BEGIN Stored data

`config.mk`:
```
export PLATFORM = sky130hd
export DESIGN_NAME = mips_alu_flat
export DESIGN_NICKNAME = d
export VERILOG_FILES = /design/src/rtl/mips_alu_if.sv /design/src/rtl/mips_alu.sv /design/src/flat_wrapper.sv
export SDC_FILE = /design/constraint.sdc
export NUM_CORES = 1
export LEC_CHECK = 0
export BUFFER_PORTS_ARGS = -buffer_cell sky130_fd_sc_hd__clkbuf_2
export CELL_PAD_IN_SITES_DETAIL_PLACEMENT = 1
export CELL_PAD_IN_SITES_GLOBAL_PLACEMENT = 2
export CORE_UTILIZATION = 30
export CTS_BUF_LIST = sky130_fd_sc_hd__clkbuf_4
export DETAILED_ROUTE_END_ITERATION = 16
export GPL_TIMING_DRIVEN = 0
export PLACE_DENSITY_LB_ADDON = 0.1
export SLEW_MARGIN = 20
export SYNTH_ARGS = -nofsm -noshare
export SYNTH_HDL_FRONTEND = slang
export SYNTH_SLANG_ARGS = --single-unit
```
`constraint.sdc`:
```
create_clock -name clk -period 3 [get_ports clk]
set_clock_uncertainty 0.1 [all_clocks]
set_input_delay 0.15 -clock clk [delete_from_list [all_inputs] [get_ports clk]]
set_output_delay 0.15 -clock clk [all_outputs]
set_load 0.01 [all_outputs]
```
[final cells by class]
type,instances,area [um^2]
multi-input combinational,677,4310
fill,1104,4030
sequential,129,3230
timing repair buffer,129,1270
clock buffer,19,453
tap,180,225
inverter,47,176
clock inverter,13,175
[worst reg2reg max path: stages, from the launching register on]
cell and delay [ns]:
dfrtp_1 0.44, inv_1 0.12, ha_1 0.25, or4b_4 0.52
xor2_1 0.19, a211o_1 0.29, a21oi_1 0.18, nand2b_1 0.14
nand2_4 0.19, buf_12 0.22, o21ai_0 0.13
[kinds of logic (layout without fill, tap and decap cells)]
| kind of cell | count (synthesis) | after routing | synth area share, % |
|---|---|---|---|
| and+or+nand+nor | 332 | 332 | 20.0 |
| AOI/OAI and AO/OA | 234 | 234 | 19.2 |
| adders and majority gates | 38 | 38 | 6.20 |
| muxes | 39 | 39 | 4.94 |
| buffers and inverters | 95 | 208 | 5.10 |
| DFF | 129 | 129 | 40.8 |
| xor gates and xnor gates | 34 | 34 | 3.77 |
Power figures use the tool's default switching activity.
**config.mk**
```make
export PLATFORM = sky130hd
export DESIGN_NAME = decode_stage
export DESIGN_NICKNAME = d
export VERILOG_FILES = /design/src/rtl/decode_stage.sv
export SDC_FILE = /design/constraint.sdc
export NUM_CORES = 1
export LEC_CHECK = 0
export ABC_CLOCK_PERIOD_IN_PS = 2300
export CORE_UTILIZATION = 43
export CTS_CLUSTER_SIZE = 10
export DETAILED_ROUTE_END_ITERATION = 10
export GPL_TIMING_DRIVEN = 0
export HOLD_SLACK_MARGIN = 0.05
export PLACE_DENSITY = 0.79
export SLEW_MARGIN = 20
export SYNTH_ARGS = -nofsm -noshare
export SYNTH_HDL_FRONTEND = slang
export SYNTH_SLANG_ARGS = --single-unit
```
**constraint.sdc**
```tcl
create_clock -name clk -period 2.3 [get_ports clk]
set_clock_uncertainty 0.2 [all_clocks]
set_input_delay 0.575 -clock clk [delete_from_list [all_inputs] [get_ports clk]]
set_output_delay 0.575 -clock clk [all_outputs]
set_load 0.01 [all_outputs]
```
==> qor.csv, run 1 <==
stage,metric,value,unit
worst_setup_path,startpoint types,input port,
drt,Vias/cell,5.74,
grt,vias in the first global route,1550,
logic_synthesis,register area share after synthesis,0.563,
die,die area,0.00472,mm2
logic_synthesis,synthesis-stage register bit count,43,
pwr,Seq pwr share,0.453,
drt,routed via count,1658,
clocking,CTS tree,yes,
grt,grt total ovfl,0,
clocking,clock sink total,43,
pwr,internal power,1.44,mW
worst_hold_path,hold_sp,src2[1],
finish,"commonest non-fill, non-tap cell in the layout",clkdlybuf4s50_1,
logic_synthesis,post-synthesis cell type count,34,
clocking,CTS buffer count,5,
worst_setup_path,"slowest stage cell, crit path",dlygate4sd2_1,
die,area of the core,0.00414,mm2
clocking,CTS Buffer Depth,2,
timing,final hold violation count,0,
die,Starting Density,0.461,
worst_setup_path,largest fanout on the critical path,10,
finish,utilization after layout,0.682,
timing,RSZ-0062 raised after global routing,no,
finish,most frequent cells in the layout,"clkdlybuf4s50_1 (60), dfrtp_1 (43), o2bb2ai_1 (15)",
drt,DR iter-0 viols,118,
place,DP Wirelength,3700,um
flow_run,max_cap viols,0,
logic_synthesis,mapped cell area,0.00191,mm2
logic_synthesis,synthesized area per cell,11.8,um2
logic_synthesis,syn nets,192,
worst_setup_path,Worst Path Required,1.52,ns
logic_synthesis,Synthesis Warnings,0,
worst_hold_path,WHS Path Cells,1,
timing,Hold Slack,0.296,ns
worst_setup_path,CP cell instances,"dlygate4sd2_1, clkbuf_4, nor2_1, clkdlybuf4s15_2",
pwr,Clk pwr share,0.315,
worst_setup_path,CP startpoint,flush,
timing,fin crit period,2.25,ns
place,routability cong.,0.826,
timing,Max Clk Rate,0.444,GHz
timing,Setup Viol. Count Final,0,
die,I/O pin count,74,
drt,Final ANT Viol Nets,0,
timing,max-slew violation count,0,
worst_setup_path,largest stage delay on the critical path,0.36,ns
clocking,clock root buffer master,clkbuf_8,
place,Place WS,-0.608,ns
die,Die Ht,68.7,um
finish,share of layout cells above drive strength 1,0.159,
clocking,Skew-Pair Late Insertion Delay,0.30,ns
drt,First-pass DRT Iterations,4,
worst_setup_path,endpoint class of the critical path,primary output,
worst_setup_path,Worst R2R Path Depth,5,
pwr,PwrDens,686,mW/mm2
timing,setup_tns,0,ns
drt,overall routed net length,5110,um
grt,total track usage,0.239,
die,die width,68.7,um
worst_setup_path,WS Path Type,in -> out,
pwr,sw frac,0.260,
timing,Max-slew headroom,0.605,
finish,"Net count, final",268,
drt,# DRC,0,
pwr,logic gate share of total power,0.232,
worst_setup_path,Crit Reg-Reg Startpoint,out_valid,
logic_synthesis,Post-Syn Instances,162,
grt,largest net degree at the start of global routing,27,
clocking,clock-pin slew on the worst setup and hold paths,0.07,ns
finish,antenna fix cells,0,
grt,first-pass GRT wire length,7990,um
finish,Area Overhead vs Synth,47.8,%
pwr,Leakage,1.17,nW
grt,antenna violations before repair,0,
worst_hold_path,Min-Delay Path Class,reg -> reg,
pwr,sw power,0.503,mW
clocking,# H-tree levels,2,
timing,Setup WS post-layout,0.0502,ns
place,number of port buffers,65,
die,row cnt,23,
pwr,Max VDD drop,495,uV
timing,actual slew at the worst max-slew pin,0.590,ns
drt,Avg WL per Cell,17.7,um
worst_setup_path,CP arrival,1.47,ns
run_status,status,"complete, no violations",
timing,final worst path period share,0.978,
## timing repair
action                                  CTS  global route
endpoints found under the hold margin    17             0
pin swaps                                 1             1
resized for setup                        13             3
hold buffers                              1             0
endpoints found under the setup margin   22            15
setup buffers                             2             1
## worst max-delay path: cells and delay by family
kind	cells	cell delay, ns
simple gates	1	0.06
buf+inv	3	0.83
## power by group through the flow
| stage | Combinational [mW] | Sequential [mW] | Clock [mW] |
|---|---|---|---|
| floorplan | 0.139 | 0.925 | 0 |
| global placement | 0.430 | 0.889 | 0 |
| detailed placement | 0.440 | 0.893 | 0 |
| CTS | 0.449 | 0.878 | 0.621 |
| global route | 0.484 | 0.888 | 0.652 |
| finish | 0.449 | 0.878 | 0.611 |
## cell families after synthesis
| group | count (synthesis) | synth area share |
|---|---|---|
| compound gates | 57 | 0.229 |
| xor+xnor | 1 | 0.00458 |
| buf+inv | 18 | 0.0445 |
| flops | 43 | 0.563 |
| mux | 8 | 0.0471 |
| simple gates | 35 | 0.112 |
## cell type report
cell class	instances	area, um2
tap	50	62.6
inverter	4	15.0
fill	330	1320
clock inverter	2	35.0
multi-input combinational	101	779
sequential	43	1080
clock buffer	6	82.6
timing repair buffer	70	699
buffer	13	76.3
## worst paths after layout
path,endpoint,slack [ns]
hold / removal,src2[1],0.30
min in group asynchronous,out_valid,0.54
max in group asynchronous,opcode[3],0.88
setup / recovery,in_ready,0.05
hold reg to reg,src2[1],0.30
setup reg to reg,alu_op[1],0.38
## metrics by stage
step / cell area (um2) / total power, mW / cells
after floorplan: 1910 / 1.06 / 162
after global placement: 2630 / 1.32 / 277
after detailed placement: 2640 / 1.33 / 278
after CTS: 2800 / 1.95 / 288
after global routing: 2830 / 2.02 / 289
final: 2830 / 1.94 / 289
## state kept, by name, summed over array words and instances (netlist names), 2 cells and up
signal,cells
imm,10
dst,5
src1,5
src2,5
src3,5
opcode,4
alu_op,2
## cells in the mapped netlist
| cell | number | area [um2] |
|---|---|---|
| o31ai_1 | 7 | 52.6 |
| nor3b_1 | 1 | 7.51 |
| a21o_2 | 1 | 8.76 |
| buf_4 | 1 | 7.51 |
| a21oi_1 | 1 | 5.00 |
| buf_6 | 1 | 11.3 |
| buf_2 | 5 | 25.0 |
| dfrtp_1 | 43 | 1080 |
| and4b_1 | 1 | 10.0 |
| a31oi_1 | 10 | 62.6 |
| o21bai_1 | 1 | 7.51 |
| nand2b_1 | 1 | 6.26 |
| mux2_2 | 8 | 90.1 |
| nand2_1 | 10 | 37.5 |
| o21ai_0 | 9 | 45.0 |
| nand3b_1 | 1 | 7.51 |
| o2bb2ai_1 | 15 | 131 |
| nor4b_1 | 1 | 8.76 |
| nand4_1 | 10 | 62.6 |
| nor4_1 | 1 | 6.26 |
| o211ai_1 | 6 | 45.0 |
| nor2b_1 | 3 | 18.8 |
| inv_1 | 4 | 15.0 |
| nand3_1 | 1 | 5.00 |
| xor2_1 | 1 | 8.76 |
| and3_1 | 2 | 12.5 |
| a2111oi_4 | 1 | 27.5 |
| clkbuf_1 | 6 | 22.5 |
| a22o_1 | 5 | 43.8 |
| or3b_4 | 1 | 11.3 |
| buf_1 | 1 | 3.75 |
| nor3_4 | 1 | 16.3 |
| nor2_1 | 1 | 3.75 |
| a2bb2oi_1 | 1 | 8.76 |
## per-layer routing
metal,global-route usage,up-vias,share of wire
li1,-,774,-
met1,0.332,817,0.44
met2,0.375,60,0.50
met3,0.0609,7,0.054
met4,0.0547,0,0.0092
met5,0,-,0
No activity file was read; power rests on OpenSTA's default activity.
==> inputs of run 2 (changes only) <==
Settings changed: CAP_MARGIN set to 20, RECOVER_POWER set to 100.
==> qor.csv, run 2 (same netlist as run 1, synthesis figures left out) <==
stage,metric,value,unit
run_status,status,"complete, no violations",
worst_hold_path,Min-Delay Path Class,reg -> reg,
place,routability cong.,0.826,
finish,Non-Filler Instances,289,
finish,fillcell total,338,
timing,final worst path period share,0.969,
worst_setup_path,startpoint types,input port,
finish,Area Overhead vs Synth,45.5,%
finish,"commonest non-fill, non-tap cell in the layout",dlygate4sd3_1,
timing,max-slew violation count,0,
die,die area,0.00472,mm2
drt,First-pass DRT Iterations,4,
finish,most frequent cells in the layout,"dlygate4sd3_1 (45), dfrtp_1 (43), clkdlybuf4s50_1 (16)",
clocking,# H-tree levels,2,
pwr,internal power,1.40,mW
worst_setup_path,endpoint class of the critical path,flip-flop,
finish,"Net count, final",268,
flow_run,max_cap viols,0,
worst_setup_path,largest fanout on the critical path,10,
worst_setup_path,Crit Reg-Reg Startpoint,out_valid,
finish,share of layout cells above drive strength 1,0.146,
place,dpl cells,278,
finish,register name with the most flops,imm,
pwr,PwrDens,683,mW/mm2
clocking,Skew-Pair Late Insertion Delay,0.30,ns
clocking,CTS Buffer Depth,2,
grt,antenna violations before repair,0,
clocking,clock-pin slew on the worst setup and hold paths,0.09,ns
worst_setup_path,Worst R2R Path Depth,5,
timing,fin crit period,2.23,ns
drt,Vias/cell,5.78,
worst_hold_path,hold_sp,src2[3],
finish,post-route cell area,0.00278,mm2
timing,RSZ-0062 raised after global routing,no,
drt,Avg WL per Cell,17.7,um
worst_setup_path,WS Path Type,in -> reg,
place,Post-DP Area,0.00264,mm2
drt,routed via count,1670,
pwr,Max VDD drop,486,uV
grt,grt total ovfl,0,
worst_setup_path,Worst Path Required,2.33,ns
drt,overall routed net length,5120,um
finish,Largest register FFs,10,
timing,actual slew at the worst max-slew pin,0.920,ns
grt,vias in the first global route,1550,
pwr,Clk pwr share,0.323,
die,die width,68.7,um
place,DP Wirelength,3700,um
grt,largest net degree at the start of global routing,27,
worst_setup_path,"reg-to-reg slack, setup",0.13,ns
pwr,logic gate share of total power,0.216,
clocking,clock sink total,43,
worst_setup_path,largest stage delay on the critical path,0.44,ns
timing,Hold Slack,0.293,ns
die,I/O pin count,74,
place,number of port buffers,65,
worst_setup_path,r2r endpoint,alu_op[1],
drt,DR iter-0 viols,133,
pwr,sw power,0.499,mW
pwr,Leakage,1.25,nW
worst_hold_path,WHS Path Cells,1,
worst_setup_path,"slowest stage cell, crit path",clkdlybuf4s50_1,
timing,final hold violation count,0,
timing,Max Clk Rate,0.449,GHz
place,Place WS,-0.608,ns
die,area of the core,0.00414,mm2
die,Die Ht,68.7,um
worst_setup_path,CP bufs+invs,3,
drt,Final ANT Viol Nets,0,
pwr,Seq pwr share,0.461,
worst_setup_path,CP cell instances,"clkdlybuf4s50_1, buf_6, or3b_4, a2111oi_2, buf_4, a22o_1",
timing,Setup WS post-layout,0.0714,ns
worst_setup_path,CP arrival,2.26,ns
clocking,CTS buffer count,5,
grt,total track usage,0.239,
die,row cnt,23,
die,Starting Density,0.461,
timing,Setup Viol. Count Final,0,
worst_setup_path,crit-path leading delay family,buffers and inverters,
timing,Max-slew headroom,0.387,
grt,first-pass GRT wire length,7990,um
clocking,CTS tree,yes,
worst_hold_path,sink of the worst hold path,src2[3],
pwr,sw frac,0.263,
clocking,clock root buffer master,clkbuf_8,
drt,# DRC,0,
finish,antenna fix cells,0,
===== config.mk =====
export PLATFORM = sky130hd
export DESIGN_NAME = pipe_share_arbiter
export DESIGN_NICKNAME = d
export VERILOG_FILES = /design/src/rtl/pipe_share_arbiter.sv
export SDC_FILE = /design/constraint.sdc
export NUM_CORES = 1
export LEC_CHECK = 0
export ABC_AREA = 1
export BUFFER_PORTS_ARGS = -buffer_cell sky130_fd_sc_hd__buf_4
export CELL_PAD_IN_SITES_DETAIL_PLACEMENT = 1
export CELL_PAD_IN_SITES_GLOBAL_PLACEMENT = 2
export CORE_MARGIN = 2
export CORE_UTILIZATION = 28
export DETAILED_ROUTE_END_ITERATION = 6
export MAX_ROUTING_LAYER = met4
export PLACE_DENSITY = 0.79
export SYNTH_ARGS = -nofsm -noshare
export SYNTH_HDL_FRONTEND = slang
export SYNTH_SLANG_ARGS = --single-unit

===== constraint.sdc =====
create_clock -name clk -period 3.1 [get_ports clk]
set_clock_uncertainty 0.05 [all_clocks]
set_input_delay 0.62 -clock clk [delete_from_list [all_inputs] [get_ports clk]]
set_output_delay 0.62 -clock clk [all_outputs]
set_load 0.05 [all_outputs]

END Stored data

## Task requirements
The lines to report are those in the material above that contain the word "critical"; copy every one of them.

## Solution
worst_setup_path,largest fanout on the critical path,10,
worst_setup_path,largest stage delay on the critical path,0.36,ns
worst_setup_path,endpoint class of the critical path,primary output,
worst_setup_path,endpoint class of the critical path,flip-flop,
worst_setup_path,largest fanout on the critical path,10,
worst_setup_path,largest stage delay on the critical path,0.44,ns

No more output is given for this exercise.